=== DATA TO USE ===

Context: an optimization exercise on an open-source flow, tuned for small area and a short achievable clock period. The choices shown serve that exercise and are no tape-out recipe.
The RTL was checked by simulation tests, not by an equivalence proof against the original design.
Power is estimated from default activity; no workload was simulated.

## flow/design.v (module list and top-level ports; edited modules follow where they fit)
// module fdiv_mul: 1282 lines
module fdiv_mul #(
   parameter int unsigned FINV_LAT = 3
) (
   input  logic        clk,
   input  logic        rst,
   input  logic        in_valid,
   input  logic [31:0] x,
   input  logic [31:0] y,
   input  logic [31:0] y_inv,
   output logic        out_valid,
   output logic [31:0] q,
   output logic        dbz
);
  // ...
==> flow/flow/run.sh <==
#!/bin/bash
set -euo pipefail
cat flow/settings.mk >> config.mk
bash standard.sh > standard.log 2>&1
==> flow/flow/settings.mk <==
export SETUP_SLACK_MARGIN = 6.1
export CTS_ARGS = -sink_clustering_enable -repair_clock_nets -dont_use_dummy_load
export BUFFER_PORTS_ARGS = -buffer_cell sky130_fd_sc_hd__buf_2
==> flow/standard.sh <==
#!/bin/bash
# synth_recipe.tcl (not shown) runs the flow's synth.tcl, then flattens the netlist and writes it again
# the make line also repeats each setting of config.mk as NAME=value (left out here)
make -C /OpenROAD-flow-scripts/flow DESIGN_CONFIG=/design/flow/config.mk WORK_HOME=/design/flow/orfs CLKGATE_MAP_FILE= SYNTH_SCRIPT=/design/flow/synth_recipe.tcl "${@:-finish}"
==> flow/config.mk <==
export PLATFORM = sky130hd
export DESIGN_NAME = fdiv_mul
export DESIGN_NICKNAME = fdiv_mul
export VERILOG_FILES = /design/flow/design.v
export SDC_FILE = /design/flow/constraint.sdc
export NUM_CORES = 4
export LEC_CHECK = 0
export CAP_MARGIN = 20
export CORE_MARGIN = 2
export CORE_UTILIZATION = 40
export SLEW_MARGIN = 20
export SETUP_SLACK_MARGIN = 6.1
export CTS_ARGS = -sink_clustering_enable -repair_clock_nets -dont_use_dummy_load
export BUFFER_PORTS_ARGS = -buffer_cell sky130_fd_sc_hd__buf_2
==> flow/constraint.sdc <==
create_clock -name core_clock -period 9.0 [get_ports {clk}]
set_input_delay 1.8000 -clock core_clock [delete_from_list [all_inputs] [get_ports {clk}]]
set_output_delay 1.8000 -clock core_clock [all_outputs]
set_load 0.01 [all_outputs]
==> impl_results.md, run 1 <==
- Status: complete, no violations
- DRT met1 WL: roughly 24000 um
- Die X: 250 um
- Synth top area cells: dfxtp_1 40%, fa_1 22%, xnor2_1 9.9%
- Worst Hold Class: register to register
- Yosys top cell by area: dfxtp_1
- Vias per inst: 5.26
- Critical Path RT: approximately 7200 ps
- DR top layer: met4
- Final cell utilization of the core: ~45%
- Slowest cell delay on critical path: 350 ps
- Compound-gate portion of the synthesized area: about an eighth
- FF-to-FF setup slack: just over 6000 ps
- Clk network pwr share: between 10% and 20%
- Buffers excl. clock: between 150 and 200
- Worst Hold End: d4[5]
- Unrepaired setup endpoints after global routing: yes
- Fraction of area in multi-input gates: about half
- Gate power share: 44.6%
- Reg clk slew, reported paths: around 60 ps
- Post-route DRC: 0
- Hold Path Depth: 0
- Met3 Use GR: between 4 and 5%
- Top power group: combinational logic
- Sequential share of cell area: 35.7%
- Largest register FFs: 137
- Worst setup SP type: register
- Synthesized area per cell: 11.2 um2
==> run 2, diff against run 1 <==
--- a/flow/config.mk
+++ b/flow/config.mk
@@ -7,7 +7,8 @@
 export LEC_CHECK = 0
 export CAP_MARGIN = 20
 export CORE_MARGIN = 2
-export CORE_UTILIZATION = 40
+export CORE_UTILIZATION = 60
+export PLACE_DENSITY = 0.75
 export SLEW_MARGIN = 20
 export SETUP_SLACK_MARGIN = 6.1
 export CTS_ARGS = -sink_clustering_enable -repair_clock_nets -dont_use_dummy_load
==> run 2 against run 1 <==
Synthesized cell count unchanged. Sequential share of layout area up 0.63 points. Sequential power about the same. Clock power down 4%. Cell area down 1.7%. Highest routed layer is now met5. Die area down 33%. Hold slack worse by 5.7 ps. Fmax up 0.30%. Final cell count down 8.7%. Critical path depth up 5.
==> impl_results.md, run 2 <==
- Status: complete, no violations (unchanged)
- WP data arrival: 3320 ps (was 1060 ps)
- # H-tree levels: 2 (unchanged)
- CTS tree: yes (unchanged)
- Commonest non-fill, non-tap cells in the layout: 458 x dfxtp_1, 280 x inv_1, 274 x xnor2_1, 268 x fa_1, 249 x a22oi_1 (was 463 x dfxtp_1, 279 x inv_1, 274 x xnor2_1, 268 x fa_1, 249 x a22oi_1)
- Main synth FF type: dfxtp_1 (unchanged)
- Internal: 5490 uW (was 5510 uW)
- Asr flop ratio synth: 0% (unchanged)
- Wire length per cell: 21.3 um (was 19.9 um)
- # hold bufs at CTS: 0 (unchanged)
- Initial antenna violation count: 1 (was 0)
- Initial Util: 60.8% (was 40.3%)
- Final hold vios: 0 (unchanged)
- Top-Level Pins: 133 (unchanged)
- Clk Latency, worst-skew pair: 580 ps (was 590 ps)
- Largest registers: t1_q x137, t2_q x65 (unchanged)
- Grt total ovfl: 0 (unchanged)
- Pins Over Slew Limit: 0 (unchanged)
- Seq cells post-synth: 478 (unchanged)
- Clk network pwr share: 18.4% (was 19.3%)
- Slew HR: 49.4% (was 49.0%)
- DR iter-0 viols: 1610 (was 1170)
- Synth top area share: 39.6% (unchanged)
- Total number of vias: 16.3k (was 15.8k)
- Core ar.: 39700 um2 (was 60000 um2)
- Mapped Area: 24200 um2 (unchanged)
- Rows: 73 (was 90)
- Slowest cell delay on critical path: 790 ps (was 350 ps)
- Final wirelength: 58500 um (was 59700 um)
- Area growth from synthesis to layout: 9.70% (was 11.6%)
- Largest register FFs: 137 (unchanged)
- Synthesized area per cell: 11.2 um2 (unchanged)
- PD cells: 333 nW/um2 (was 326 nW/um2)
- Max-cap violation count: 0 (unchanged)
- Gate power share: 45.3% (was 44.6%)
- Peak supply drop: 0.187 mV (was 0.161 mV)
- First-pass GRT wire length: 91600 um (was 94800 um)
- Vias in the first global route: 17.5k (was 17.1k)
- I/O Buffers: 109 (unchanged)
- CTS Sinks: 478 (unchanged)
- Drt pass-1 iters: 7 (was 6)
- Critical Path RT: 9470 ps (was 7200 ps)
- Leak: 0.0113 uW (was 0.0114 uW)
- Vias per inst: 5.95 (was 5.26)
- Worst-margin pin slew: 758 ps (was 760 ps)
- DIE AREA: 41900 um2 (was 62400 um2)
- Setup violators final: 0 (unchanged)
- Die X: 205 um (was 250 um)
- Min Tclk post-route: 2860 ps (about the same)
- Chip height: 205 um (was 250 um)
- Sequential Power Share: 36.3% (was 36.1%)
- NetSw: 3330 uW (was 3290 uW)
- Sw Ratio: 37.7% (was 37.4%)
- Fmax: 350 MHz (was 349 MHz)
- Worst path cell trace: a22oi_1 > xnor2_1 > fa_1 > fa_1 > fa_1 > inv_1 (was buf_2)
- Number of warnings issued by yosys: 1 (unchanged)
- Distinct cells, synth: 61 (unchanged)
- Yosys top cell by area: dfxtp_1 (unchanged)
- Synth top area cells: dfxtp_1 40%, fa_1 22%, xnor2_1 9.9% (unchanged)
- Root buf cell: clkbuf_16 (unchanged)
- Gate Count Post-Synth: 2152 (unchanged)
- Post-route DRC: 0 (unchanged)
- Setup TNS Final: 0 ps (unchanged)
- Final cell utilization of the core: 66.7% (was 44.9%)
- Largest net degree at the start of global routing: 27 (unchanged)
- Largest reg by FF count: t1_q (unchanged)
- Post-synth EDFFs: 0 (unchanged)
- Syn_nets: 2588 (unchanged)
- Hpwl dp: 37700 um (was 39500 um)
- GRT Total Usage: 28.5% (was 19.4%)
- Crit-path most repeated cell: fa_1
- Fraction of layout cells with a size suffix above 1: 11.6% (was 11.7%)
- CP endpoint kind: register (was output pin)
- ANT nets after route: 0 (unchanged)
- Reg clk slew, reported paths: 60 ps (about the same)
- Most frequent cell after synthesis: dfxtp_1 (unchanged)
- Fill cells: 2997 (was 5516)
- RD Place Congestion: 0.913 (was 0.872)
- Unrepaired setup endpoints after global routing: yes (unchanged)
- Critical path's slowest cell: dfxtp_2 (was dfxtp_1)
- Clock Skews: 54.1 ps (was 43.5 ps)
- Num CTS Buffers: 47 (was 50)
- Commonest non-fill, non-tap cell in the layout: dfxtp_1 (unchanged)
- Worst Hold Class: register to register (unchanged)
- Worst setup SP type: register (unchanged)
- Most frequent cells after synthesis: 478 x dfxtp_1, 281 x inv_1, 274 x xnor2_1, 268 x fa_1, 249 x a22oi_1 (unchanged)
- CP max FO: 24 (was 1)
- Nets: 2654 (was 2659)
- Seq/Total Area, Yosys: 39.6% (unchanged)
- Worst path top cell family by delay: adder cells (was flip-flops)
- Crit path kind: register to register (was register to output pin)
- Crit share post-route: 31.7% (was 31.8%)
- Max Buffers Root-to-Sink: 3 (unchanged)
- Diodes inserted: 0 (unchanged)
- CP Buf/Inv Count: 1 (unchanged)
[run 2: path summary, 6_finish.rpt]
check	start	endpoint	slack, ps	cells after the start
setup / recovery	bone[7]	t1_q[69]	6140	6
setup reg to reg	bone[7]	t1_q[69]	6140	6
hold / removal	d3[8]	d4[8]	300	0
hold reg to reg	d3[8]	d4[8]	300	0
[run 2: stage by stage]
step	setup WS (ps)	instances	total power, uW	hold slack, ps	area (um2)
after global routing	6030	2741	9590	304	26500
final	6140	2741	8820	301	26500
after floorplan	6110	2152	5760	310	24200
after CTS	6110	2733	8850	304	26400
after global placement	5590	2683	6890	310	25100
after detailed placement	5550	2683	7120	312	25100
[run 2: logic make-up (layout without fill, tap and decap cells)]
group,count (synthesis),count (layout),synth area share [%]
flip-flops,478,478,39.6
buffers and inverters,432,496,6.77
AO/OA/AOI/OAI,419,419,12.5
adder cells (fa/ha/maj),339,339,25.9
XOR/XNOR,321,321,11.6
AND/OR/NAND/NOR,157,157,3.30
multiplexers,6,6,0.295
[run 2: metal layers]
| metal | wire length (um) | global-route usage [%] |
|---|---|---|
| met5 | 13 | 0 |
| met4 | 2770 | 13.9 |
| met3 | 6910 | 8.43 |
| met2 | 27100 | 46.4 |
| met1 | 21700 | 34.5 |
[run 2: power groups by stage]
stage / clock [uW] / sequential [uW] / combinational (uW)
3_5_place_dp: 0 / 3240 / 3880
3_3_place_gp: 0 / 3210 / 3680
5_1_grt: 1740 / 3270 / 4590
2_1_floorplan: 0 / 3140 / 2630
4_1_cts: 1660 / 3200 / 3990
6_report: 1630 / 3200 / 3990
[run 2: final cells by class]
class / instances / area, um2 / share of cell area, %
clock buffer: 47 / 1180 / 4.44
inverter: 287 / 1100 / 4.13
multi-input combinational: 1242 / 13000 / 49.1
sequential: 478 / 9620 / 36.3
tap: 525 / 657 / 2.48
timing repair buffer: 162 / 955 / 3.60
[run 2: repair_timing]
item | CTS | global route
buffers inserted | 3 | 8
resized for setup | 31 | 18
pin swaps | 0 | 2
setup endpoints to repair | 102 | 32
[run 2: worst reg2reg max path, stage by stage, from the launching register on]
cell     delay [ps]
dfxtp_2         790
a22oi_1         230
xnor2_1         230
fa_1            470
fa_1            510
fa_1            520
inv_1            40
==> run 3, diff against run 2 <==
==> flow/flow/run.sh (replaced) <==
#!/bin/bash
# The standard layout (standard.sh, with its unchanged synthesis), plus:
#  - flow/fapol.py: after synthesis, choose each full adder's polarity to drop
#    the inverters Yosys leaves between adders (registers untouched).
# The SDC (clock period, I/O delays, loads) is not touched.
set -euo pipefail
cat flow/settings.mk >> config.mk
bash standard.sh synth > synth.log 2>&1
R=orfs/results/sky130hd/fdiv_mul/base
cp $R/1_2_yosys.v $R/1_2_yosys.orig.v
python3 flow/fapol.py $R/1_2_yosys.orig.v $R/1_2_yosys.v > fapol.log 2>&1
rm -f $R/1_synth.odb $R/1_synth.sdc
bash standard.sh > standard.log 2>&1
==> flow/flow/fapol.py (new file) <==
#!/usr/bin/env python3
"""Full-adder polarity pass on a Yosys gate-level netlist (sky130hd cells).

A full adder is self-dual: FA(~a, ~b, ~c) = (~cout, ~sum). Yosys's adder
extraction often leaves an inverter on each adder-to-adder connection. This
pass picks, for each fa_* cell, whether to flip it (feed it the complements of
its inputs; its outputs then carry the complements) so that the number of
inverters needed is smallest, then rewires the netlist with at most one
inverter per signal and polarity. Registers, ports and every other cell are
kept as they are; the logic function at every register and port is unchanged.

usage: fapol.py IN.v OUT.v
"""
import re
import sys
from collections import defaultdict

src = open(sys.argv[1]).read()
m = re.search(r"^(.*?\);\n)(.*?)(^\s*sky130_fd_sc_hd__.*)(endmodule\s*)$", src, re.S | re.M)
head_ports, decls, body, tail = m.group(1), m.group(2), m.group(3), m.group(4)

inst_re = re.compile(r"^\s*(sky130_fd_sc_hd__\w+)\s+(\\\S+ |\S+)\s*\((.*?)\);\s*$", re.S | re.M)
pin_re = re.compile(r"\.(\w+)\(\s*(.*?)\s*\)(?=\s*,|\s*$)", re.S)
cells = {}
order = []
for im in inst_re.finditer(body):
    typ, name, pins = im.group(1), im.group(2), im.group(3)
    pd = {}
    for pm in pin_re.finditer(pins):
        pd[pm.group(1)] = pm.group(2).strip()
    cells[name] = [typ, pd]
    order.append(name)
# every instance must have been parsed
assert len(order) == body.count("sky130_fd_sc_hd__"), "netlist parse mismatch"

OUTS = {"Y", "X", "Q", "Q_N", "SUM", "COUT", "HI", "LO"}
is_inv = lambda t: re.search(r"__(inv|clkinv|clkinvlp)_\d+$", t) is not None
is_fa = lambda t: re.search(r"__fa_\d+$", t) is not None

ports = set()
for pm in re.finditer(r"^\s*(input|output|inout)\s+(\[\d+:\d+\]\s+)?(\S+);", head_ports + decls, re.M):
    ports.add(pm.group(3))


def base(net):
    return re.sub(r"\[\d+\]$", "", net.strip())


def is_port(net):
    return base(net) in ports or net.startswith("1'b")


driver = {}
loads = defaultdict(list)
for n in order:
    typ, pd = cells[n]
    for p, net in pd.items():
        if p in OUTS:
            driver[net] = (n, p)
        else:
            loads[net].append((n, p))

# classes: follow inverters back to a root net
root = {}


def find(net):
    if net in root:
        return root[net]
    d = driver.get(net)
    if d and is_inv(cells[d[0]][0]):
        r, par = find(cells[d[0]][1]["A"])
        root[net] = (r, par ^ 1)
    else:
        root[net] = (net, 0)
    return root[net]


allnets = set(driver) | set(loads)
members = defaultdict(list)
for net in allnets:
    r, par = find(net)
    members[r].append((net, par))

frozen = set()
for r, ms in members.items():
    if any(is_port(net) for net, _ in ms) or r not in driver:
        frozen.add(r)

fas = [n for n in order if is_fa(cells[n][0])]
flip = {f: False for f in fas}


def class_loads(r):
    """(cell, pin, parity needed) for every non-inverter load in the class."""
    out = []
    for net, par in members[r]:
        for (c, p) in loads[net]:
            if is_inv(cells[c][0]):
                continue
            out.append((c, p, par))
    return out


cl_cache = {r: class_loads(r) for r in members}


def cost(r):
    dcell, dpin = driver[r]
    dp = 1 if (dcell in flip and flip[dcell]) else 0
    for c, p, par in cl_cache[r]:
        need = par ^ (1 if (c in flip and flip[c]) else 0)
        if need != dp:
            return 1
    return 0


def touched(f):
    pd = cells[f][1]
    rs = set()
    for p in ("A", "B", "CIN", "SUM", "COUT"):
        rs.add(find(pd[p])[0])
    return rs


orig_inv = sum(1 for n in order if is_inv(cells[n][0]))
okfa = [f for f in fas if not (touched(f) & frozen)]
# simulated annealing over the flips, from a fixed seed (deterministic)
import math
import random
rng = random.Random(1)
tc = {f: touched(f) for f in okfa}
total = sum(cost(r) for r in members if r not in frozen and r in driver)
best = total
best_flip = dict(flip)
N = 200000
passes = N
for it in range(N):
    temp = 2.0 * (1 - it / N) + 0.01
    f = okfa[rng.randrange(len(okfa))]
    rs = tc[f]
    before = sum(cost(r) for r in rs)
    flip[f] = not flip[f]
    d = sum(cost(r) for r in rs) - before
    if d <= 0 or rng.random() < math.exp(-d / temp):
        total += d
        if total < best:
            best = total
            best_flip = dict(flip)
    else:
        flip[f] = not flip[f]
flip = best_flip
nflip = sum(flip.values())
# rebuild every class touched by a flipped adder
dirty = set()
for f in fas:
    if flip[f]:
        dirty |= touched(f)
new_wires = []
removed = set()
ninv_new = [0]
for r in dirty:
    assert r not in frozen
    dcell, dpin = driver[r]
    dp = 1 if (dcell in flip and flip[dcell]) else 0
    invs = []
    for net, par in members[r]:
        d = driver.get(net)
        if d and is_inv(cells[d[0]][0]):
            invs.append(d[0])
    need_other = False
    for c, p, par in cl_cache[r]:
        need = par ^ (1 if (c in flip and flip[c]) else 0)
        if need != dp:
            need_other = True
    inv_net = None
    if need_other:
        if invs:
            keep = invs[0]
            inv_net = cells[keep][1]["Y"]
            cells[keep][1]["A"] = r
            invs = invs[1:]
        else:
            ninv_new[0] += 1
            keep = f"_fapol_inv{ninv_new[0]}_"
            inv_net = f"_fapol_n{ninv_new[0]}_"
            new_wires.append(inv_net)
            cells[keep] = ["sky130_fd_sc_hd__inv_1", {"A": r, "Y": inv_net}]
            order.append(keep)
    for c in invs:
        removed.add(c)
    for c, p, par in cl_cache[r]:
        need = par ^ (1 if (c in flip and flip[c]) else 0)
        cells[c][1][p] = r if need == dp else inv_net

out_inv = sum(1 for n in order if is_inv(cells[n][0]) and n not in removed)
sys.stderr.write(f"fapol: {len(fas)} adders, {nflip} flipped in {passes} passes, inverters {orig_inv} -> {out_inv}\n")

lines = [head_ports, decls]
for w in new_wires:
    lines.append(f"  wire {w};\n")
for n in order:
    if n in removed:
        continue
    typ, pd = cells[n]
    pins = ",\n".join(f"    .{p}({net + ' ' if net.startswith(chr(92)) else net})" for p, net in pd.items())
    lines.append(f"  {typ} {n} (\n{pins}\n  );\n")
lines.append(tail)
open(sys.argv[2], "w").write("".join(lines))
--- a/flow/config.mk
+++ b/flow/config.mk
@@ -7,8 +7,7 @@
 export LEC_CHECK = 0
 export CAP_MARGIN = 20
 export CORE_MARGIN = 2
-export CORE_UTILIZATION = 60
-export PLACE_DENSITY = 0.75
+export CORE_UTILIZATION = 40
 export SLEW_MARGIN = 20
 export SETUP_SLACK_MARGIN = 6.1
 export CTS_ARGS = -sink_clustering_enable -repair_clock_nets -dont_use_dummy_load
==> run 3 against run 2 <==
Worst setup slack worse by 7.8 ps. Hold slack better by 20 ps. Global-route usage is 8.5 points lower. Critical path type unchanged. Largest cell class unchanged. Synthesized cell count is 4.6% lower. Clock power is 2% higher. Critical endpoint is now t1_q[56]. Die area is 47% higher. Still clean on timing, DRC and antenna. Largest power group unchanged. Critical path depth is 1 higher. Highest routed layer is now met4.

===

* _TASK ITEM_:
Starting at the first line of the records, print each line exactly, stopping after the line that contains "output logic [31:0]".

* _OUTPUT BELOW_:
Context: an optimization exercise on an open-source flow, tuned for small area and a short achievable clock period. The choices shown serve that exercise and are no tape-out recipe.
The RTL was checked by simulation tests, not by an equivalence proof against the original design.
Power is estimated from default activity; no workload was simulated.

## flow/design.v (module list and top-level ports; edited modules follow where they fit)
// module fdiv_mul: 1282 lines
module fdiv_mul #(
   parameter int unsigned FINV_LAT = 3
) (
   input  logic        clk,
   input  logic        rst,
   input  logic        in_valid,
   input  logic [31:0] x,
   input  logic [31:0] y,
   input  logic [31:0] y_inv,
   output logic        out_valid,
   output logic [31:0] q,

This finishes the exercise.